(Dataset Opens)

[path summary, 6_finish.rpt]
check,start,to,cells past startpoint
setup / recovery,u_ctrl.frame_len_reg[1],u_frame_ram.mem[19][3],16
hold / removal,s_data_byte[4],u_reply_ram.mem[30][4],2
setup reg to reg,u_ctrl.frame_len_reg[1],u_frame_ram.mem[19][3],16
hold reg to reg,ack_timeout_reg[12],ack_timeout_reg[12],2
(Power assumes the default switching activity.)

(Dataset Closes)

**Problem details:**
What do the lines from the one with "setup reg to" through the last line of the entries say? Print them word for word, both ends included, and nothing else.

**Answer to this task:**
setup reg to reg,u_ctrl.frame_len_reg[1],u_frame_ram.mem[19][3],16
hold reg to reg,ack_timeout_reg[12],ack_timeout_reg[12],2
(Power assumes the default switching activity.)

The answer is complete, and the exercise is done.